===== DATA LISTING =====

Setup of P:
Design top, start of the top module:
module top(input clk, rst, ball_speed, serve_type, angle, bat_size, restart, start, en_color, auto, hard_mode, input[3:0] mode, max_score, input[8:0] adc, output sel, size, output sound, output [9:0] RED, GRN, BLU, output HSYNC, VSYNC, px_clk, blank);
For scale: ~7400 cells after synthesis, roughly 210 flip-flops, about 47000 µm² of cells after synthesis.
Settings: LEC_CHECK=0, ABC_AREA=1, CAP_MARGIN=35, CELL_PAD_IN_SITES_DETAIL_PLACEMENT=0, CELL_PAD_IN_SITES_GLOBAL_PLACEMENT=2, CORE_ASPECT_RATIO=1.39, CORE_MARGIN=2, CORE_UTILIZATION=37, GPL_ROUTABILITY_DRIVEN=0, GPL_TIMING_DRIVEN=0, PLACE_DENSITY_LB_ADDON=0.02, SETUP_SLACK_MARGIN=1.06, SLEW_MARGIN=10, TNS_END_PERCENT=15; clock period 5.56 ns.
run.sh (not shown) runs the stock make flow with config.mk's settings and CLKGATE_MAP_FILE=.
The layout from P, despite a flow that completed every stage, fails the layout checks, with the failing checks listed as negative setup slack.
#### Input delta (Q over P)
Settings: CELL_PAD_IN_SITES_GLOBAL_PLACEMENT no longer set, was 2; GPL_TIMING_DRIVEN no longer set, was 0; SETUP_SLACK_MARGIN no longer set, was 1.06; SLEW_MARGIN now 20, was 10; CELL_PAD_IN_SITES_DETAIL_PLACEMENT no longer set, was 0; CAP_MARGIN now 20, was 35; PLACE_DENSITY now 0.6, previously not set; CORE_ASPECT_RATIO no longer set, was 1.39; PLACE_DENSITY_LB_ADDON no longer set, was 0.02; CORE_UTILIZATION now 40, was 37; GPL_ROUTABILITY_DRIVEN no longer set, was 0; TNS_END_PERCENT no longer set, was 15; the clock period (ns, I/O delays scaled along) now 10.0, was 5.56.
[summary]
- The flow did not stop early for Q: all stages ran, and the layout cleared the timing, DRC and antenna checks.
- Switching power summed over all nets (lower): Q
- From P to Q the numbers moved as follows: tally of non-filler cells in the final layout fell by 3.8%; final area fell by 4100 µm²; minimum clock period after layout rose by 1.05 ns.
- NOTE: post-layout total power in Q falls short of that of P
- In Q the sum of routed wire segments on met1 turned out about 5.6% higher than in P.
- Between P and Q, tally of clock buffers in the finished layout is higher for Q, P comes in under that.
- [diff] DRC marker count from the first detailed-route iteration, Q relative to P: regression
Setup changes, Q to R
Settings: MAX_ROUTING_LAYER newly set to met4; CORE_UTILIZATION changed from 40 to 63; PLACE_DENSITY removed (was 0.6); ABC_AREA removed (was 1); the clock period (ns, I/O delays scaled along) changed from 10.0 to 13.3.
Notes after the runs:
R did not stop at any stage, and its layout met the timing, DRC and antenna checks.
Design area on R is behind Q.
Going from Q to R, worst setup slack has increased; later-pin clock latency in the skew report lost 0.03 ns.
Inputs modified between R and S:
Settings: putting SETUP_SLACK_MARGIN at 2.07 where nothing was set; clearing MAX_ROUTING_LAYER, which used to be met4; swapping 63 for 64 in CORE_UTILIZATION; swapping 13.3 for 7.5 in the clock period (ns, I/O delays scaled along).
[summary]
- Comparing clock latency at the later pin of the worst-skew pair for S and R, the smaller number came from R.
- For share of the yosys chip area belonging to registers, S and R come out practically identical.
- Having completed the whole flow, S delivered a layout that passed the timing, DRC and antenna checks.
- S vs R — count of clock buffers in the final design climbed by a little under 10%
- Cmp S and R / endpoint arrival time on the critical path / lower: S
- Largest fanout of any net on the critical path was higher in R than in S.
> inputs changed (S -> T)
Settings: PLACE_DENSITY now 0.6, previously not set; ABC_AREA now 1, previously not set; CORE_UTILIZATION now 40, was 64; SETUP_SLACK_MARGIN no longer set, was 2.07; the clock period (ns, I/O delays scaled along) now 7.34, was 7.5.
Across T and S, none had a timing, DRC or antenna violation. Between T and S, the met2 routed wirelength is lower for T. Looking at die footprint, T sits about 46% above S. Data required time of the worst path for T is lower than for S. met1 routed wirelength after detailed routing, T and S, higher one = T. Compared with S, T instantiates a larger number of standard cells. Sequential portion of the cell area (higher): T. Between S and T, the flow reports synthesized cell count increasing by a little under 10%.

Starting RTL as in the previous note.
Design top, start of the top module:
module top(input clk, rst, ball_speed, serve_type, angle, bat_size, restart, start, en_color, auto, hard_mode, input[3:0] mode, max_score, input[8:0] adc, output sel, size, output sound, output [9:0] RED, GRN, BLU, output HSYNC, VSYNC, px_clk, blank);
make LEC_CHECK=0 ABC_AREA=1 CAP_MARGIN=20 CORE_MARGIN=2 CORE_UTILIZATION=62 CTS_CLUSTER_DIAMETER=24 CTS_CLUSTER_SIZE=48 GPL_ROUTABILITY_DRIVEN=0 MIN_ROUTING_LAYER=met2 PLACE_DENSITY=0.61 SETUP_SLACK_MARGIN=1.4 SLEW_MARGIN=20 finish   # period 8.67 ns
The baseline did not get past global routing (5_1_grt) with GRT-0232.
Next try:
==> flow/config.mk (replaced) <==
export PLATFORM = sky130hd
export DESIGN_NAME = top
export DESIGN_NICKNAME = top
export VERILOG_FILES = /design/flow/design.v
export SDC_FILE = /design/flow/constraint.sdc
export NUM_CORES = 4
export LEC_CHECK = 0
export CAP_MARGIN = 20
export CORE_MARGIN = 2
export CORE_UTILIZATION = 68
export CTS_CLUSTER_SIZE = 34
export SLEW_MARGIN = 20
==> flow/constraint.sdc (replaced) <==
create_clock -name core_clock -period 5.18 [get_ports {clk}]
set_input_delay 1.0360 -clock core_clock [delete_from_list [all_inputs] [get_ports {clk}]]
set_output_delay 1.0360 -clock core_clock [all_outputs]
set_load 0.01 [all_outputs]
Outcome: Now the flow produced a layout that fails on negative setup slack; die area came out lower by about 0.9%; synthesized cell count is lower by 7.1%; synthesized area came out higher by 8.7%.
Next try:
--- a/flow/config.mk
+++ b/flow/config.mk
@@ -7,0 +8 @@
+export ABC_AREA = 1
@@ -10,2 +11,3 @@
-export CORE_UTILIZATION = 68
-export CTS_CLUSTER_SIZE = 34
+export CORE_UTILIZATION = 72
+export PLACE_DENSITY = 0.39
+export SETUP_SLACK_MARGIN = 1.86
==> flow/constraint.sdc (replaced) <==
create_clock -name core_clock -period 8.68 [get_ports {clk}]
set_input_delay 1.7360 -clock core_clock [delete_from_list [all_inputs] [get_ports {clk}]]
set_output_delay 1.7360 -clock core_clock [all_outputs]
set_load 0.01 [all_outputs]
What happened:
- The new run completed with no timing, DRC or antenna violations
- global-route usage falls by 1.9 points
- fmax falls by 15%
- sequential share of layout area rises by 1.5 points
- combinational power falls by about 40%
- power falls by about 40%
- wire length falls by about 16%
- utilization falls by 2.3 points
Next try:
--- a/flow/config.mk
+++ b/flow/config.mk
@@ -8 +8 @@
-export ABC_AREA = 1
+export ABC_AREA = 0
@@ -13 +13 @@
-export SETUP_SLACK_MARGIN = 1.86
+export SETUP_SLACK_MARGIN = 0.74
==> flow/constraint.sdc (replaced) <==
create_clock -name core_clock -period 4.94 [get_ports {clk}]
set_input_delay 0.9880 -clock core_clock [delete_from_list [all_inputs] [get_ports {clk}]]
set_output_delay 0.9880 -clock core_clock [all_outputs]
set_load 0.01 [all_outputs]
Effect: The new run died in global routing (5_1_grt); die area is higher by 8.6%; synthesized area went up by 8.7%; synthesized cell count shrinks by 7.1%.

== job 101 ==
Starting RTL as in the previous note.
## top
module top(input clk, rst, ball_speed, serve_type, angle, bat_size, restart, start, en_color, auto, hard_mode, input[3:0] mode, max_score, input[8:0] adc, output sel, size, output sound, output [9:0] RED, GRN, BLU, output HSYNC, VSYNC, px_clk, blank);
Settings: LEC_CHECK=0, ABC_AREA=1, CAP_MARGIN=30, CELL_PAD_IN_SITES_DETAIL_PLACEMENT=0, CELL_PAD_IN_SITES_GLOBAL_PLACEMENT=2, CORE_MARGIN=9, CORE_UTILIZATION=22, CTS_CLUSTER_SIZE=70, GPL_TIMING_DRIVEN=0, HOLD_SLACK_MARGIN=0.19, MAX_ROUTING_LAYER=met5, PLACE_DENSITY_LB_ADDON=0.07, SETUP_SLACK_MARGIN=1.23, SLEW_MARGIN=35, TNS_END_PERCENT=20; clock period 13.3 ns.
--- input diff job 101..job 103 ---
- a deleted PLACE_DENSITY_LB_ADDON that had been 0.07
- a deleted CELL_PAD_IN_SITES_DETAIL_PLACEMENT that had been 0
- a deleted CELL_PAD_IN_SITES_GLOBAL_PLACEMENT that had been 2
- a deleted GPL_TIMING_DRIVEN that had been 0
- a deleted CTS_CLUSTER_SIZE that had been 70
- a change of SLEW_MARGIN from 35 to 20
- a deleted HOLD_SLACK_MARGIN that had been 0.19
- a deleted SETUP_SLACK_MARGIN that had been 1.23
- a change of CORE_MARGIN from 9 to 2
- a change of CORE_UTILIZATION from 22 to 40
- a deleted MAX_ROUTING_LAYER that had been met5
- a deleted TNS_END_PERCENT that had been 20
- an added PLACE_DENSITY of 0.6
- a change of CAP_MARGIN from 30 to 20
- a change of the clock period (ns, I/O delays scaled along) from 13.3 to 8.61
### Flow results
Compared with job 101, job 103 has less setup slack. From job 101 to job 103 the numbers moved as follows: hold slack up 28 ps, post-layout minimum cycle time down 2150 ps, number of rows in the core area down about 25%.

Setup of raven:
top again, from the RTL that the note above started with.
clock: 6.44 ns
lec_check: 0
abc_area: 1
cap_margin: 0
core_margin: 2
core_utilization: 72
cts_cluster_diameter: 209
setup_slack_margin: -0.41
slew_margin: 15
tns_end_percent: 80
[flow] raven | stages: complete | final checks: fail | reason: setup timing
[inputs] willow vs raven
- PLACE_DENSITY now 0.6, previously not set
- CAP_MARGIN now 20, was 0
- SETUP_SLACK_MARGIN no longer set, was -0.41
- TNS_END_PERCENT no longer set, was 80
- SLEW_MARGIN now 20, was 15
- CORE_UTILIZATION now 13, was 72
- CTS_CLUSTER_DIAMETER no longer set, was 209
- the clock period (ns, I/O delays scaled along) now 14.0, was 6.44
--- outcome ---
- Across raven and willow, a clean result was obtained everywhere but in raven.
- Compared with raven, willow ends up with more cell area.
- When the final numbers for willow and raven were put side by side, the shortest clock period the worst path allows after layout turned out to be smaller in raven.
- [compare] base=raven new=willow: worst setup margin rose by 5.64 ns; combined flip-flop and latch cell area ~0 delta.
- Floorplan check, willow vs raven: die outline larger in willow
- Compared with raven, willow shows a higher non-filler instance count after layout.
- willow against raven; number of buffers inserted during clock tree synthesis is up by more than 10%.
diff inputs: willow => lagoon
- CORE_UTILIZATION now 72, was 13
Notes after the runs:
Across both runs, count of placed standard cells in the final layout, fillers left out was lower for lagoon than for willow.
From willow to lagoon the numbers moved as follows: global-route total usage across every layer grew by 38 points, width of the die shrank by about 60%, final worst-path setup slack grew by 0.013 ns, maximum clock rate held steady.
Between willow and lagoon, clock-cell share of area decreased.
Modified inputs, sierra compared to lagoon
- CORE_UTILIZATION now 56, was 72
- SLEW_MARGIN now 5, was 20
- the clock period (ns, I/O delays scaled along) now 7.07, was 14.0
Notes after the runs:
Per the final summary, sierra finished and its layout is clean on timing, DRC and antenna. Compared with lagoon, sierra shows a post-place setup slack that is 5.69 ns lower. Compared with lagoon, in sierra width of the chip up about 13%; area growth from synthesis to layout rose 5.1 points. The higher part of the cycle the worst path needs of lagoon and sierra is in sierra. The routed wire length of sierra falls short of that of lagoon by 1.7%.
Input-level comparison between tundra and sierra:
- TNS_END_PERCENT: unset -> 25
- SLEW_MARGIN: 5 -> 35
- HOLD_SLACK_MARGIN: unset -> -0.01
- CORE_ASPECT_RATIO: unset -> 0.9
Notes after the runs:
- Of tundra and sierra, the run reporting the lower post-route core utilization was sierra.
- Compared with sierra, in tundra routed wire length increased by about 3.6% relative to the old numbers, first-pass GRT wire length increased by 1.4% relative to the old numbers, HPWL after detailed placement increased by 6400 µm relative to the old numbers.
- Going from sierra to tundra, worst slack at placement +0.050 ns; largest clock skew in the final design lower; setup slack decreased by 0.10 ns relative to the old numbers.
No activity file was given, so power comes from the tool's default toggle rates.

=====

## WHAT IS BEING ASKED
Each line holding the word "little" must be pulled from the records.

## ANSWER TO THIS TASK
- S vs R — count of clock buffers in the final design climbed by a little under 10%
Across T and S, none had a timing, DRC or antenna violation. Between T and S, the met2 routed wirelength is lower for T. Looking at die footprint, T sits about 46% above S. Data required time of the worst path for T is lower than for S. met1 routed wirelength after detailed routing, T and S, higher one = T. Compared with S, T instantiates a larger number of standard cells. Sequential portion of the cell area (higher): T. Between S and T, the flow reports synthesized cell count increasing by a little under 10%.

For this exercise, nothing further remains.